In the hurry to and from the station, running to catch the train before it leaves you standing on the platform waving sadly to its retreating form, it is easy to overlook the corner garden. It is unassuming under glare of the loud neon signs above shouting this week’s sales and last week’s news. It does not tug at your sleeve like the sales clerks hawking the latest gadget you don’t need and trying to shove another flyer that will line the bottom of your recycling can by week’s end when you clean out your work bag. But it is there and sometimes you spare it a glance and it causes you to smile without realizing it or remembering it later.
One day you passed the garden after work and saw a woman standing in the garden, tying a slip of paper to the lowest branch of the maple tree. No one paid her a second glance, even though you’d never seen anyone in the garden before in all your years of running to catch the train. You paused and watched her. She turned around and hopped back, startled at your attention.
“I’m sorry,” you said with a nod, hoping you didn’t look frightening. You were, after all, a foot taller than her and she looked like she had been crying.
“I didn’t expect anyone to see me.”
You looked behind you at the crowd streaming in and out of the station, like two schools of fish passing in the deep sea without acknowledgement. Perhaps she was right.
“What were you doing?” The question was out of your mouth before you knew you were forming the words.
She stepped over the knee-high fence separating the garden from the street. “Sending secrets.” She put her finger to her lips and mimed the shushing action of no librarian you’d ever met. “Gardens are the best places for writing wishes, don’t you think?” She didn’t wait for an answer and was already lost in the crowd before you could reply.

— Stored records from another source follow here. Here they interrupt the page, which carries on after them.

Source: an optimization exercise on an open RTL-to-GDS flow (aim: small area). Production flows keep margins and buffers that such runs may drop.
Function was checked by simulation only, so behaviour that the tests miss may differ from the original.

==> trial 30: inputs <==
==> flow/design.v (excerpt) <==
module le_lane_alu (
    input  wire        clk,
    input  wire        rst,         
    input  wire        in_valid,
    input  wire [2:0]  op,
    input  wire        mod_sel,     
    input  wire [31:0] a,
    input  wire [31:0] b,
    input  wire [31:0] w,
    output reg         out_valid,
    output wire [31:0] x,
    output wire [31:0] y
);
Settings: LEC_CHECK=0, ABC_AREA=1, CAP_MARGIN=20, CORE_MARGIN=2, CORE_UTILIZATION=40, CTS_BUF_LIST=sky130_fd_sc_hd__clkbuf_4, SLEW_MARGIN=20; clock period 18.0 ns.
run.sh (not shown) runs the stock make flow with config.mk's settings and CLKGATE_MAP_FILE= SYNTH_SCRIPT=/design/flow/synth_recipe.tcl, a recipe that flattens the netlist after the stock synthesis.
==> trial 33 (differences from trial 30) <==
- CTS_BUF_LIST: sky130_fd_sc_hd__clkbuf_4 -> default
==> run summary <==
metric                                                           trial 30                 trial 33
Status                                            complete, no violations  complete, no violations
Slew of the pin with the lowest slew margin                       1.11 ns                  1.11 ns
Repair and plain buffers                                              209                      208
Met2 routing resource usage after global routing                    38.2%                    38.0%
Filler cell count in the final layout                                8746                     8690
Register area                                                   5210 um^2                5200 um^2
Worst-skew pair later-pin latency                                 0.77 ns                  0.59 ns
Number of vias in the routed layout                                 26900                    26500
Non-clock buffer share of cell area                                 4.90%                    4.82%
Detailed route wirelength on metal3                               8110 um                  7810 um
Number of CTS-inserted buffers                                         70                       29
Multi-input combinational area share                                66.1%                    66.2%
Layout cells sized above 1                                          5.95%                    4.31%


==> inputs of v24 <==
le_lane_alu, a different RTL version from the one above (not shown whole).
==> flow/config.mk <==
export PLATFORM = sky130hd
export DESIGN_NAME = le_lane_alu
export DESIGN_NICKNAME = le_lane_alu
export VERILOG_FILES = /design/flow/design.v
export SDC_FILE = /design/flow/constraint.sdc
export NUM_CORES = 4
export LEC_CHECK = 0
export ABC_AREA = 1
export CAP_MARGIN = 20
export CORE_MARGIN = 2
export CORE_UTILIZATION = 55
export CTS_CLUSTER_DIAMETER = 120
export CTS_CLUSTER_SIZE = 24
export GPL_TIMING_DRIVEN = 0
export SLEW_MARGIN = 20
export SYNTH_HIERARCHICAL = 1
export SYNTH_MINIMUM_KEEP_SIZE = 0
==> flow/constraint.sdc <==
create_clock -name core_clock -period 18.0 [get_ports {clk}]
set_input_delay 3.6000 -clock core_clock [delete_from_list [all_inputs] [get_ports {clk}]]
set_output_delay 3.6000 -clock core_clock [all_outputs]
set_load 0.01 [all_outputs]
standard.sh (not shown) runs the stock make flow with config.mk's settings and CLKGATE_MAP_FILE= SYNTH_SCRIPT=/design/flow/synth_recipe.tcl, a recipe that flattens the netlist after the stock synthesis.
==> flow/flow/run.sh <==
#!/bin/bash
# Own flow: the standard layout, except that
#  - synthesis maps the logic between the flip-flops with flow/abc.script
#    (see abc_wrap.tcl); it is otherwise the standard flow's own script (synth_recipe.tcl),
#    so the registers and their names are the standard synthesis's;
#  - the buffers ORFS puts on every input and output port are buf_1 cells.
set -euo pipefail
W=$(pwd)
{ echo "set ::own_abc_script $W/flow/abc.script"; cat "$W/flow/abc_wrap.tcl" "$W/synth_recipe.tcl"; } > "$W/own_synth.tcl"
sed "s#SYNTH_SCRIPT=[^ ]*#SYNTH_SCRIPT=$W/own_synth.tcl#" "$W/standard.sh" > "$W/own_synth.sh"
grep -q "SYNTH_SCRIPT=$W/own_synth.tcl" "$W/own_synth.sh"
sed 's#^make -C \(.*\) "\${@:-finish}"$#make -C \1 BUFFER_PORTS_ARGS=-buffer_cell\\ sky130_fd_sc_hd__buf_1 "${@:-finish}"#' "$W/standard.sh" > "$W/own_layout.sh"
grep -q "BUFFER_PORTS_ARGS" "$W/own_layout.sh"
bash "$W/own_synth.sh" synth > "$W/synth.log" 2>&1
bash "$W/own_layout.sh" > "$W/layout.log" 2>&1
==> flow/flow/abc.script <==
strash
ifraig
scorr
dc2
strash
&get -n
&dch -f
&nf -R 1000 {D}
&put
==> flow/flow/abc_wrap.tcl <==
# Runs before synth_recipe.tcl. Every abc call of ORFS's synthesis is made with
# flow/abc.script (ABC's default mapping script for a liberty, with more area
# recovery rounds in &nf), and with the clock period in picoseconds (ORFS hands
# ABC the period in the SDC's unit, nanoseconds here, which ABC reads as
# picoseconds and so maps every cone for speed).
proc abc {args} {
  foreach opt {-script -D} {
    set i [lsearch -exact $args $opt]
    if {$i >= 0} { set args [lreplace $args $i [expr {$i + 1}]] }
  }
  set ps 18000
  if {[info exists ::env(FLOW_PERIOD_NS)] && $::env(FLOW_PERIOD_NS) ne ""} {
    set ps [expr {int(round($::env(FLOW_PERIOD_NS) * 1000))}]
  }
  yosys abc -script $::own_abc_script -D $ps {*}$args
}
==> v11 (differences from v24) <==
- CORE_UTILIZATION: 55 -> 30
- GPL_TIMING_DRIVEN: 0 -> not set
==> run summary <==
- Against v24, the maximum frequency of v11 is higher by 3.1%.
- Between v24 and v11, the lower non-clock buffer count is in v24 (gap 18).
- Between v24 and v11, the lower wire length is in v11 (gap 2.2%, measured against v11).
- Between v24 and v11, the lower core utilization is in v11 (gap 28 points).
==> figures <==
Cell total after placement: v11 4392; v24 3748
Core box area: v11 106000 um^2; v24 57700 um^2
Share of post-route cells with drive strength above 1: v11 0.0400; v24 0.0538
Final period utilization: v11 0.914; v24 0.943
GR Layer Usage met2: v11 0.287; v24 0.553
Cell area after placement: v11 34900 um^2; v24 34900 um^2
Stage delay of the slowest cell on the critical path: v11 0.82 ns; v24 0.79 ns
Fillers: v11 10655; v24 4823
Result of the run: v11 complete, no violations; v24 complete, no violations
Shortest period the worst path allows: v11 16.46 ns; v24 16.97 ns
Final std cell area, no fill: v11 35400 um^2; v24 35400 um^2
Non-clock buffering overhead in the final layout: v11 0.0314; v24 0.0421
Tightest hold margin: v11 0.324 ns; v24 0.320 ns

==> port drivers added, routing unchanged <==
The flow's constraints put no driver on any port. The routed layouts listed below were extracted and timed again, unchanged, in two steps. Step 1 (the two cells are an assumption about what drives the block):
set clk [get_ports {clk}]
set_driving_cell -lib_cell sky130_fd_sc_hd__clkbuf_16 $clk
set_driving_cell -lib_cell sky130_fd_sc_hd__buf_2 [delete_from_list [all_inputs] $clk]
Step 2 moves the port delays by t, midway between the first and last clock arrival at a register: inputs arrive t later, outputs are due t later. That takes back most of the time a late clock gives input paths. a / b / c = ideal / step 1 / step 2; a / b = the first two.
run	t, ns	setup WS [ns]	hold slack, ns	clock arrival spread, ns	worst slew at a driven data input, ns
trial 30	0.780	0.718 / 0.664 / 1.444	0.285 / 0.285 / 0.285	0.106 / 0.106	0.06
trial 33	0.625	0.727 / 0.673 / 1.298	0.302 / 0.302 / 0.302	0.030 / 0.029	0.06
v24	0.598	1.029 / 1.029 / 1.029	0.320 / 0.320 / 0.320	0.028 / 0.028	0.08
v11	0.587	1.542 / 1.542 / 1.542	0.324 / 0.324 / 0.324	0.039 / 0.039	0.06
After both steps every run listed still meets setup and hold.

You thought nothing else of it until two days ago, when you went to work and found yourself out of a job and came home to find you couldn’t think of one thing in the rooms that you would care about if it was stolen, or burned, or vanished like mist in the rain. It was as if your entire life no longer felt like your own and you wrote a note to your landlord saying your apartment could be let, all furnishings included. You packed your backpack with a few changes of clothes and a book that was covered in dust that you meant to read years ago, locked your door behind you, and dropped your keys wrapped in the note in your landlord’s mailbox.

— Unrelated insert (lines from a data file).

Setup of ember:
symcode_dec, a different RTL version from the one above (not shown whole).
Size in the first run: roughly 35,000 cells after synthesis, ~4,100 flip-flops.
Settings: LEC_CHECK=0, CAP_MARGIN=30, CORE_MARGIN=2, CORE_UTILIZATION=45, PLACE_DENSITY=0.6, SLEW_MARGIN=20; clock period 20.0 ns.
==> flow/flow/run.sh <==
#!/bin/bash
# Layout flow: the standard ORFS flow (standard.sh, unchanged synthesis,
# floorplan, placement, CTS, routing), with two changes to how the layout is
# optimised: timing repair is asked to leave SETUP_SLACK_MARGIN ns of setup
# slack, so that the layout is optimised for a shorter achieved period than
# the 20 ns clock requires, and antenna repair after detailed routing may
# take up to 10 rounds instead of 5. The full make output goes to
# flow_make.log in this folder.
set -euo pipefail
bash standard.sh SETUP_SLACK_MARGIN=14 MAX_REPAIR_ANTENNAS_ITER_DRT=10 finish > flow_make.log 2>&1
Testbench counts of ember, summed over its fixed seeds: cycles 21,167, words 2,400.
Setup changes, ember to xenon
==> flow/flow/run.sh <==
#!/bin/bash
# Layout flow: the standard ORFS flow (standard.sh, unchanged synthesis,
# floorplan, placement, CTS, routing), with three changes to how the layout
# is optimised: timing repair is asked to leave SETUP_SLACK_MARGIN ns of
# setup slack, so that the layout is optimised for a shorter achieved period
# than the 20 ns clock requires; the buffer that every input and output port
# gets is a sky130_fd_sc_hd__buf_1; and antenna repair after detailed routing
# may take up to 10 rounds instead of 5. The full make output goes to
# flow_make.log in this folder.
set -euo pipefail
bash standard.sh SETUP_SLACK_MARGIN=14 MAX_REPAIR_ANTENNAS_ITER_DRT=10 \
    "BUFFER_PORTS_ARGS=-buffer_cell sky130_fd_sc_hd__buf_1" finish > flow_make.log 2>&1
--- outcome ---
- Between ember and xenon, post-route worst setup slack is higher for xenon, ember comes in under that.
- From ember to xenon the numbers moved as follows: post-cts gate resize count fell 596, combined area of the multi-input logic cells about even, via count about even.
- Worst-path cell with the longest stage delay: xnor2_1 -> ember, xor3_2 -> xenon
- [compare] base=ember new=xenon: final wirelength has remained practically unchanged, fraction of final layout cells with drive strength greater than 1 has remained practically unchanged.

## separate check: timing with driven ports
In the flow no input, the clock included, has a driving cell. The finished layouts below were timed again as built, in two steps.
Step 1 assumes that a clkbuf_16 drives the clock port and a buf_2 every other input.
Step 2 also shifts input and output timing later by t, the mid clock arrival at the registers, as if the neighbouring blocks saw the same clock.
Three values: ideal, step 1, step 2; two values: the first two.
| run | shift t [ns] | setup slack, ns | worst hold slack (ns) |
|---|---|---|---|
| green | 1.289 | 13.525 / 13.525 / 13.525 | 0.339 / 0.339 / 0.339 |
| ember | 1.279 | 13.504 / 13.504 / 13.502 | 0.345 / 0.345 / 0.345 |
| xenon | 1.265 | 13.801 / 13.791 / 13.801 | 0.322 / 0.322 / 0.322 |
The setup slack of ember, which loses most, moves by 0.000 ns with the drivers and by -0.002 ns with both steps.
Background: an optimization exercise with open tools, aiming at small area, a short achievable clock period and few clock cycles per item. Do not read the settings as production practice. The RTL was checked by simulation tests, not by an equivalence proof against the original design.

==> flow/design.v <==
module rs_kernel (
    input  wire        clk,
    input  wire        rst,         
    input  wire        in_valid,
    output wire        in_ready,
    input  wire [31:0] in_x,        
    input  wire [17:0] in_ca,       
    input  wire [17:0] in_cb,       
    input  wire [3:0]  in_q,        
    input  wire        in_last,     
    input  wire        in_mode,     
    input  wire [15:0] in_lam,      
    output wire        out_valid,
    input  wire        out_ready,
    output reg  [31:0] out_val,
    output reg  [3:0]  out_q,
    output reg         out_sat
);
    localparam S_ACC = 2'd0;
    localparam S_FIN = 2'd1;
    localparam S_OUT = 2'd2;
    localparam signed [47:0] MAX48 = 48'sh7FFF_FFFF_FFFF;
    localparam signed [47:0] MIN48 = 48'sh8000_0000_0000;
    function [1:0] vrank(input [1:0] v);
        case (v)
            2'b00:   vrank = 2'd0;
            2'b11:   vrank = 2'd1;
            default: vrank = 2'd2;    
        endcase
    endfunction
    function [1:0] venc(input [1:0] rank);
        case (rank)
            2'd0:    venc = 2'b00;
            2'd1:    venc = 2'b11;
            default: venc = 2'b01;
        endcase
    endfunction
    function [1:0] vmax(input [1:0] x, input [1:0] y);
        vmax = (x > y) ? x : y;
    endfunction
    reg [1:0] state;
    reg signed [47:0] acc_a, acc_b;
    reg        hit_a;         
    reg        hit_b;         
    reg [1:0]  vr;            
    reg        tst, prd;
    reg        mode;
    reg [15:0] lam;
    assign in_ready  = (state == S_ACC);
    assign out_valid = (state == S_OUT);
    wire signed [49:0] prod_a = $signed(in_ca) * $signed(in_x);
    wire signed [49:0] prod_b = $signed(in_cb) * $signed(in_x);
    wire signed [50:0] sum_a  = acc_a + prod_a;
    wire signed [50:0] sum_b  = acc_b + prod_b;
    wire ovf_a = (sum_a > $signed({{3{MAX48[47]}}, MAX48})) || (sum_a < $signed({{3{MIN48[47]}}, MIN48}));
    wire ovf_b = (sum_b > $signed({{3{MAX48[47]}}, MAX48})) || (sum_b < $signed({{3{MIN48[47]}}, MIN48}));
    wire signed [47:0] sat_a = ovf_a ? (sum_a[50] ? MIN48 : MAX48) : sum_a[47:0];
    wire signed [47:0] sat_b = ovf_b ? (sum_b[50] ? MIN48 : MAX48) : sum_b[47:0];
    wire signed [48:0] diff   = acc_b - acc_a;
    wire signed [65:0] dprod  = diff * $signed({1'b0, lam});
    wire signed [49:0] dq     = dprod[65:16];
    wire               dup    = dprod[15] & ((|dprod[14:0]) | dq[0]);
    wire signed [49:0] drnd   = dq + $signed({49'd0, dup});
    wire signed [50:0] rsum   = acc_a + drnd;
    wire ovf_r = (rsum > $signed({{3{MAX48[47]}}, MAX48})) || (rsum < $signed({{3{MIN48[47]}}, MIN48}));
    wire signed [47:0] r      = ovf_r ? (rsum[50] ? MIN48 : MAX48) : rsum[47:0];
    wire signed [47:0] rin    = mode ? acc_a : r;
    wire signed [30:0] oq     = rin[47:17];
    wire               oup    = rin[16] & ((|rin[15:0]) | oq[0]);
    wire signed [31:0] orr    = $signed({oq[30], oq}) + $signed({31'd0, oup});
    wire        fin_hit = hit_a | (~mode & (hit_b | ovf_r));
    wire [1:0]  fin_vr  = fin_hit ? vmax(vr, 2'd1) : vr;
    always @(posedge clk) begin
        if (rst) begin
            state <= S_ACC;
            acc_a <= 48'sd0;
            acc_b <= 48'sd0;
            hit_a <= 1'b0;
            hit_b <= 1'b0;
            vr    <= 2'd0;
            tst   <= 1'b0;
            prd   <= 1'b0;
            mode  <= 1'b0;
            lam   <= 16'd0;
        end else begin
            case (state)
                S_ACC: begin
                    if (in_valid) begin
                        acc_a <= sat_a;
                        acc_b <= sat_b;
                        hit_a <= hit_a | ovf_a;
                        hit_b <= hit_b | ovf_b;
                        vr    <= vmax(vr, vrank(in_q[1:0]));
                        tst   <= tst | in_q[2];
                        prd   <= prd | in_q[3];
                        if (in_last) begin
                            mode  <= in_mode;
                            lam   <= in_lam;
                            state <= S_FIN;
                        end
                    end
                end
                S_FIN: begin
                    out_val <= (~mode && fin_vr == 2'd2) ? 32'd0 : orr;
                    out_q   <= {prd, tst, venc(fin_vr)};
                    out_sat <= fin_hit;
                    state   <= S_OUT;
                end
                S_OUT: begin
                    if (out_ready) begin
                        acc_a <= 48'sd0;
                        acc_b <= 48'sd0;
                        hit_a <= 1'b0;
            hit_b <= 1'b0;
                        vr    <= 2'd0;
                        tst   <= 1'b0;
                        prd   <= 1'b0;
                        state <= S_ACC;
                    end
                end
                default: state <= S_ACC;
            endcase
        end
    end
endmodule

At the garden, you paused and took a slip of paper from your pocket and wrote a one line note. You climbed over the fence, holding your breath in case someone yelled at you to stop, but no one did. The note the woman had left was nothing more than a wisp of paper fibers attached to a yellowed bit of string. You realized you had nothing to tie your note to the branch before remembering the twist tie around the bag of toffees in your pocket and you tied your note to the tree.
As you stepped over the fence, you looked up and almost ran into a school-aged child watching you with wide eyes.
“What are you doing?”
“Sending secrets.” You put your finger to your lips and the child mimicked you.
You smiled and left the garden behind as you entered the train station, not sure where you would go next, but knowing you’d not be back until long after your note was eaten by the wind and the rain. And that was good. The garden would do its job and perhaps, if you were truly fortunate, you might meet the woman again in your travels who told you about sharing secrets. Perhaps.